→ WHAT IS NEEDED: From the listing below, output only the lines starting at the line that has "[metrics] data arrival" and ending at the line that has "[metrics] initial antenna violation count: 0", exactly as they appear, ends included.

→ MATERIAL PROVIDED:
- Opening Delimiter -

**config.mk**
```make
export PLATFORM = sky130hd
export DESIGN_NAME = decoder_flat
export DESIGN_NICKNAME = d
export VERILOG_FILES = /design/src/rtl/decoder_pkg.sv /design/src/rtl/decoder_if.sv /design/src/rtl/decoder_comb.sv /design/src/rtl/decoder.sv /design/src/flat_wrapper.sv
export SDC_FILE = /design/constraint.sdc
export NUM_CORES = 1
export LEC_CHECK = 0
export BUFFER_PORTS_ARGS = -buffer_cell sky130_fd_sc_hd__buf_2
export CAP_MARGIN = 20
export CORE_AREA = 4 4 41 43
export DETAILED_ROUTE_END_ITERATION = 6
export DIE_AREA = 0 0 45 47
export GPL_ROUTABILITY_DRIVEN = 0
export HOLD_SLACK_MARGIN = 0.12
export REMOVE_ABC_BUFFERS = 1
export SETUP_SLACK_MARGIN = 0.1
export SLEW_MARGIN = 20
export SYNTH_ARGS = -nofsm -noshare
export SYNTH_HDL_FRONTEND = slang
export SYNTH_SLANG_ARGS = --single-unit
```
**constraint.sdc**
```tcl
create_clock -name clk -period 1.2 [get_ports clk]
set_clock_uncertainty 0.05 [all_clocks]
set_input_delay 0.24 -clock clk [delete_from_list [all_inputs] [get_ports clk]]
set_output_delay 0.24 -clock clk [all_outputs]
set_load 0.02 [all_outputs]
```
**src/rtl/decoder_pkg.sv**
```systemverilog
// rtl/decoder_pkg.sv - shared decode constants and one-hot mapping
package decoder_pkg;

    localparam int COND_SEL_W  = 2;
    localparam int DEC_MAX_W   = 6;
    localparam int DEC_MAX_OUT = 2 ** DEC_MAX_W;

    // Fixed maximum width; callers zero-extend the select and truncate the result.
    function automatic logic [DEC_MAX_OUT-1:0] onehot_decode(input logic [DEC_MAX_W-1:0] v);
        return DEC_MAX_OUT'(1) << v;
    endfunction

endpackage

```
**src/rtl/decoder_if.sv**
```systemverilog
// rtl/decoder_if.sv - select/enable inputs and decoded outputs bundle
interface decoder_if #(
    parameter int IN_W  = 2,
    parameter int OUT_W = 2 ** IN_W
);
    logic [IN_W-1:0]  in;
    logic             en;
    logic [OUT_W-1:0] out;
    logic [OUT_W-1:0] out_q;
    logic             out_q_valid;

    modport master (output in, output en, input out, input out_q, input out_q_valid);
    modport slave  (input in, input en, output out, output out_q, output out_q_valid);
endinterface

```
**src/rtl/decoder_comb.sv**
```systemverilog
// rtl/decoder_comb.sv - pure combinational binary-to-one-hot decode with enable gate
module decoder_comb
    import decoder_pkg::*;
#(
    parameter int IN_W  = 2,
    parameter int OUT_W = 2 ** IN_W
) (
    input  logic [IN_W-1:0]  in,
    input  logic             en,
    output logic [OUT_W-1:0] out
);

    always_comb begin
        out = '0;
        if (en) begin
            out = OUT_W'(onehot_decode(DEC_MAX_W'(in)));
        end
    end

endmodule

```
**src/rtl/decoder.sv**
```systemverilog
// rtl/decoder.sv - one-hot decoder with combinational output and registered copy
module decoder
    import decoder_pkg::*;
#(
    parameter int IN_W  = COND_SEL_W,
    parameter int OUT_W = 2 ** IN_W
) (
    input  logic     clk,
    input  logic     rst_n,
    decoder_if.slave bus
);

    logic [OUT_W-1:0] dec;

    decoder_comb #(
        .IN_W  (IN_W),
        .OUT_W (OUT_W)
    ) u_comb (
        .in  (bus.in),
        .en  (bus.en),
        .out (dec)
    );

    assign bus.out = dec;

    // Registered copy reuses the gated decode; en=0 holds the last capture.
    always_ff @(posedge clk) begin
        if (!rst_n) begin
            bus.out_q       <= '0;
            bus.out_q_valid <= 1'b0;
        end else if (bus.en) begin
            bus.out_q       <= dec;
            bus.out_q_valid <= 1'b1;
        end else begin
            bus.out_q_valid <= 1'b0;
        end
    end

`ifdef SIMULATION
    if (IN_W < 1 || IN_W > DEC_MAX_W || OUT_W != 2 ** IN_W) begin : g_param_check
        $error("decoder: illegal IN_W/OUT_W combination");
    end

    a_onehot0 : assert property (@(posedge clk) $onehot0(bus.out));
    a_onehot  : assert property (@(posedge clk) bus.en |-> $onehot(bus.out));
    a_in_known: assert property (@(posedge clk) bus.en |-> !$isunknown(bus.in));
`endif

endmodule

```
**src/flat_wrapper.sv**
```systemverilog
// flat-port wrapper written by rule: the top's interface ports become plain ports
module decoder_flat import decoder_pkg::*;
#(
    parameter int IN_W  = COND_SEL_W,
    parameter int OUT_W = 2 ** IN_W
)
  (clk, rst_n, bus_in, bus_en, bus_out, bus_out_q, bus_out_q_valid);
  decoder_if #(.IN_W(IN_W), .OUT_W(OUT_W)) bus_i ();
  input  logic clk;
  input  logic rst_n;
  input wire logic [$bits(bus_i.in)-1:0] bus_in;
  input wire logic [$bits(bus_i.en)-1:0] bus_en;
  output wire logic [$bits(bus_i.out)-1:0] bus_out;
  output wire logic [$bits(bus_i.out_q)-1:0] bus_out_q;
  output wire logic [$bits(bus_i.out_q_valid)-1:0] bus_out_q_valid;
  assign bus_i.in = bus_in;
  assign bus_i.en = bus_en;
  assign bus_out = bus_i.out;
  assign bus_out_q = bus_i.out_q;
  assign bus_out_q_valid = bus_i.out_q_valid;
  decoder #(.IN_W(IN_W), .OUT_W(OUT_W)) u_core (.clk(clk), .rst_n(rst_n), .bus(bus_i));
endmodule
```
==> impl_summary.log <==
[metrics] Core Box Area: 1300 sq um
[metrics] register bit total from synthesis: 5
[metrics] total of fill cells in the finished design: 148
[metrics] proportion of power drawn by combinational gates: 14.4%
[metrics] wire length per cell: 10.0 microns
[metrics] mean instance size in the synthesized netlist: 10.6 sq um
[metrics] switching power as a share of total power: 25.9%
[metrics] Sequential Power Share: 39.8%
[metrics] maximum clock rate: 0.950 GHz
[metrics] startpoint of the lowest-slack register-to-register path: u_core.bus.out_q[2]
[metrics] utilization after layout: 25.7%
[metrics] busiest metal layer after global routing: met2
[metrics] clock latency of the later-clocked register in the worst-skew pair: 0.25 ns
[metrics] vias: 201
[metrics] Reg2Reg Depth: 2
[metrics] met2 track utilization from global routing: 9.60%
[metrics] Post-Synthesis Cells: 20
[metrics] via density per instance: 3.79
[metrics] leakage power: 0.176 nW
[metrics] clock slew seen by the registers of the worst setup and hold paths: 0.04 ns
[metrics] n_diodes: 0
[metrics] Cells on Worst Hold Path: 2
[metrics] worst-case hold path end point: u_core.bus.out_q[3]
[metrics] Routed Antenna Nets: 0
[metrics] CTS tree: yes
[metrics] RSZ-0062 raised after global routing: no
[metrics] Required @ worst endpoint: 0.91 ns
[metrics] Tot GR Track Use: 7.19%
[metrics] HP Class: input port to register
[metrics] clk sinks: 5
[metrics] power share of the clock group: 45.7%
[metrics] final critical-path share of the clock period: 87.7%
[metrics] Cell Area, Synth: 211 sq um
[metrics] reg-to-reg critical path endpoint: u_core.bus.out_q[2]
[metrics] final count of pins violating max slew: 0
[metrics] global-route met1 utilization: 7.06%
[metrics] VDD IR-drop max: 464 uV
[metrics] PD cells: 1320 nW/um^2
[metrics] data arrival time at the worst-slack endpoint: 0.76 ns
[metrics] maximum level of the CTS H-tree: 1
[metrics] number of global-route vias before repair: 223
[metrics] DPL Wire Length: 411 microns
[metrics] initial antenna violation count: 0
[metrics] setup TNS after final layout: 0 ns
[metrics] kind of capture point of the worst setup path: primary output
[metrics] grt total ovfl: 0
[metrics] met3 layer usage reported by global route: 6.51%
[metrics] full die area: 2120 sq um
[metrics] maximum buffer depth of the clock tree: 2
[metrics] run status: finished clean
[metrics] wire length after detailed routing: 532 microns
[metrics] I/O Buffers: 13
[metrics] flop-to-flop setup slack: 0.44 ns
[metrics] number of synthesis warnings: 0
[metrics] total of max-cap violations: 0
[metrics] number of failing hold endpoints at the final stage: 0
[metrics] Power Internal: 0.328 mW
[metrics] sequential share of the synthesized area: 47.3%
[metrics] cell row count: 13
[metrics] height of the die: 47 microns
[metrics] Net Switching: 0.115 mW
[metrics] HP Start: rst_n
[metrics] largest net degree at the start of global routing: 10
[metrics] Final Net Count: 44
[metrics] starting utilization of the core area: 16.3%
[metrics] Detailed Routing Iterations Pass 1: 2
[metrics] share of post-route cells with drive strength above 1: 50.0%
[metrics] overall die width: 45 microns
[metrics] DRC violation total after the first TritonRoute iteration: 2
[metrics] cell at the root of the clock tree: sky130_fd_sc_hd__clkbuf_4
[metrics] total power consumption of the routed design: 0.442 mW
[metrics] Max transition margin: 90.2%
[metrics] worst-margin pin slew: 0.146 ns
[metrics] total clock buffers created by CTS: 3
[metrics] wire length of the first global-routing pass: 1000 microns
[metrics] final setup violation count: 0
[metrics] area overhead of the layout relative to synthesis: 58.0%
[metrics] sort of element at the start of the critical path: input port
[metrics] category of the most critical setup path: input port to primary output
[metrics] Post-route DRC: 0
[metrics] number of unique standard cell types used by synthesis: 13
[metrics] crit-path max FO: 4
[metrics] Min Clock Period, post-route: 1.05 ns
[metrics] count of pins on the block boundary: 14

- Closing Delimiter -

→ TASK SOLUTION:
[metrics] data arrival time at the worst-slack endpoint: 0.76 ns
[metrics] maximum level of the CTS H-tree: 1
[metrics] number of global-route vias before repair: 223
[metrics] DPL Wire Length: 411 microns
[metrics] initial antenna violation count: 0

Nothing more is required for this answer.